Stored items:
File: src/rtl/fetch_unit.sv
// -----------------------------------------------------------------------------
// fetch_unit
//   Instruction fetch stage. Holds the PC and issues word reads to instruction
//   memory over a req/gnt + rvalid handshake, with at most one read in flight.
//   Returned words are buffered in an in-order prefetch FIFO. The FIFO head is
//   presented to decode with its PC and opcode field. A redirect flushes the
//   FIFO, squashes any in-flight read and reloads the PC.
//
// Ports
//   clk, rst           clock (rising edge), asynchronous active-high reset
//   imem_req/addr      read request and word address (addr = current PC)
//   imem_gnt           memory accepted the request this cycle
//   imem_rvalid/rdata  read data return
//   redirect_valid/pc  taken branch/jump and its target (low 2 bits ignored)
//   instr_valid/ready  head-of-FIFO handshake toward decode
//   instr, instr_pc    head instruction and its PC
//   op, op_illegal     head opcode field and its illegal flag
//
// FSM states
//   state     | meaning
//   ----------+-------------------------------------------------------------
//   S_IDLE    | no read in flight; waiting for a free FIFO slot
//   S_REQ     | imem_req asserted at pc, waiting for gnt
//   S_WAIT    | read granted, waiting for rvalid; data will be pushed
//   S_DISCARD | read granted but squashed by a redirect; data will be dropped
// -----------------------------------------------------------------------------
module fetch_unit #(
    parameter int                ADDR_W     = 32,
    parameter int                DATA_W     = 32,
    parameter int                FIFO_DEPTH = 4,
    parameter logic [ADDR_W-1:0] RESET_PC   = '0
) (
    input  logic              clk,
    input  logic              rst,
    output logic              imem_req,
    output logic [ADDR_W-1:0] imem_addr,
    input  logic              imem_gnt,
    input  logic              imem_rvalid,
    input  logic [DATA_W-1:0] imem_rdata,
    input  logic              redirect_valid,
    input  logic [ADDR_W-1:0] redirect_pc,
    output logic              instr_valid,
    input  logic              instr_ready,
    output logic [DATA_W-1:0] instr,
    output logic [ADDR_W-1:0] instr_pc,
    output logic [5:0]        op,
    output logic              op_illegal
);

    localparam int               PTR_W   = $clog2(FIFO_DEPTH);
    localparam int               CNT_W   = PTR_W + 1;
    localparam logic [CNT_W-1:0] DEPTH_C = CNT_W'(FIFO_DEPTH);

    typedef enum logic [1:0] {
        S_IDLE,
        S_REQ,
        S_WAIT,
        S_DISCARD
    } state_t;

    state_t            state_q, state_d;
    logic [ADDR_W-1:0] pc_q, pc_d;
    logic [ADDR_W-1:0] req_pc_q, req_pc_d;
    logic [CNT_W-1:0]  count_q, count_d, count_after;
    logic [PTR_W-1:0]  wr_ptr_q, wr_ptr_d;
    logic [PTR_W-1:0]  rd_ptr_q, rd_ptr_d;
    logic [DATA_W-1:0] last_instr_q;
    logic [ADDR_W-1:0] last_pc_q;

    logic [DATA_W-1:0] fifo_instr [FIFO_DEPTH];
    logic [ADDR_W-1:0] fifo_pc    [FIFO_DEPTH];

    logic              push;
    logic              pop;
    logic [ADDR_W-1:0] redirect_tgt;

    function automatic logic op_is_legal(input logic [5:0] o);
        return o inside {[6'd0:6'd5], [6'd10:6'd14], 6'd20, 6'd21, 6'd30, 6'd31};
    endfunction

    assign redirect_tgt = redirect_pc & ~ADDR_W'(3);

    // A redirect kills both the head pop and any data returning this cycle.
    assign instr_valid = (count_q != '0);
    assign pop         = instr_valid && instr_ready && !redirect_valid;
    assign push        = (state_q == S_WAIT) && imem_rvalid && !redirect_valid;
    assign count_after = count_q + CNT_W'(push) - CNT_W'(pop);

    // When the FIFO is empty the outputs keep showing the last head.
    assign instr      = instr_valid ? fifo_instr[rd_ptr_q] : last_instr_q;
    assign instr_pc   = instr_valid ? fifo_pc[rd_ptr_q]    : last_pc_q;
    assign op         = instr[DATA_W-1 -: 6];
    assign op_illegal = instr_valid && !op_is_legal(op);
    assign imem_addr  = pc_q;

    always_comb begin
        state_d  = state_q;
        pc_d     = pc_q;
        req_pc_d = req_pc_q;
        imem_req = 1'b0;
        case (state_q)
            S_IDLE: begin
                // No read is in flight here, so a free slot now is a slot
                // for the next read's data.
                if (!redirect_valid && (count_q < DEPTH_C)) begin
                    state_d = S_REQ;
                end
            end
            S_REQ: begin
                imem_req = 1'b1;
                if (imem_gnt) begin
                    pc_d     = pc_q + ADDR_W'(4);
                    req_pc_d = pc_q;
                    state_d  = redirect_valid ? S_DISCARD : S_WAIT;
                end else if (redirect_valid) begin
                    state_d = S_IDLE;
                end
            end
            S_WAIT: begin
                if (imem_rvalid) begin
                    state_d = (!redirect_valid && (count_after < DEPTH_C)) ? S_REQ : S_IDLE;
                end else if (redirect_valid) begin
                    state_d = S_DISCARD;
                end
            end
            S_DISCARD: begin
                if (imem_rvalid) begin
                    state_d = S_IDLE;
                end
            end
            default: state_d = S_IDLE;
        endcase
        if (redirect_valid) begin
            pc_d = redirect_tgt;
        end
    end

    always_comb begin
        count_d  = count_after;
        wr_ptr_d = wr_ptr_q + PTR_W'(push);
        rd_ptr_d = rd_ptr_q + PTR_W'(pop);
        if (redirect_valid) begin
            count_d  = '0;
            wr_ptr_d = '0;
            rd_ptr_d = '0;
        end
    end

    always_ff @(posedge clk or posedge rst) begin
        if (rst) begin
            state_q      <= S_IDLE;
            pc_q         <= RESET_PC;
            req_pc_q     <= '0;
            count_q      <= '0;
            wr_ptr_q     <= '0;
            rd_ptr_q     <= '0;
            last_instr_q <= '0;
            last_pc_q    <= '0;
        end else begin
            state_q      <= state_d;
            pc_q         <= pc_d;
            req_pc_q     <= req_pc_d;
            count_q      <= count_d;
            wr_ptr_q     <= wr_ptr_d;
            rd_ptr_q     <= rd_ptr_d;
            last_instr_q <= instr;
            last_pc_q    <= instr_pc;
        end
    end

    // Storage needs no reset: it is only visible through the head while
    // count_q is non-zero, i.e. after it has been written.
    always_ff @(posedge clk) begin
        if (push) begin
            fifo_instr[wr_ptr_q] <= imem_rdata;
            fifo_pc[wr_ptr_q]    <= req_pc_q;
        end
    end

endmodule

- WORK ORDER: In the records above, locate every line with the string "field" and copy it.

- OUTPUT OF THE TASK:
//   presented to decode with its PC and opcode field. A redirect flushes the
//   op, op_illegal     head opcode field and its illegal flag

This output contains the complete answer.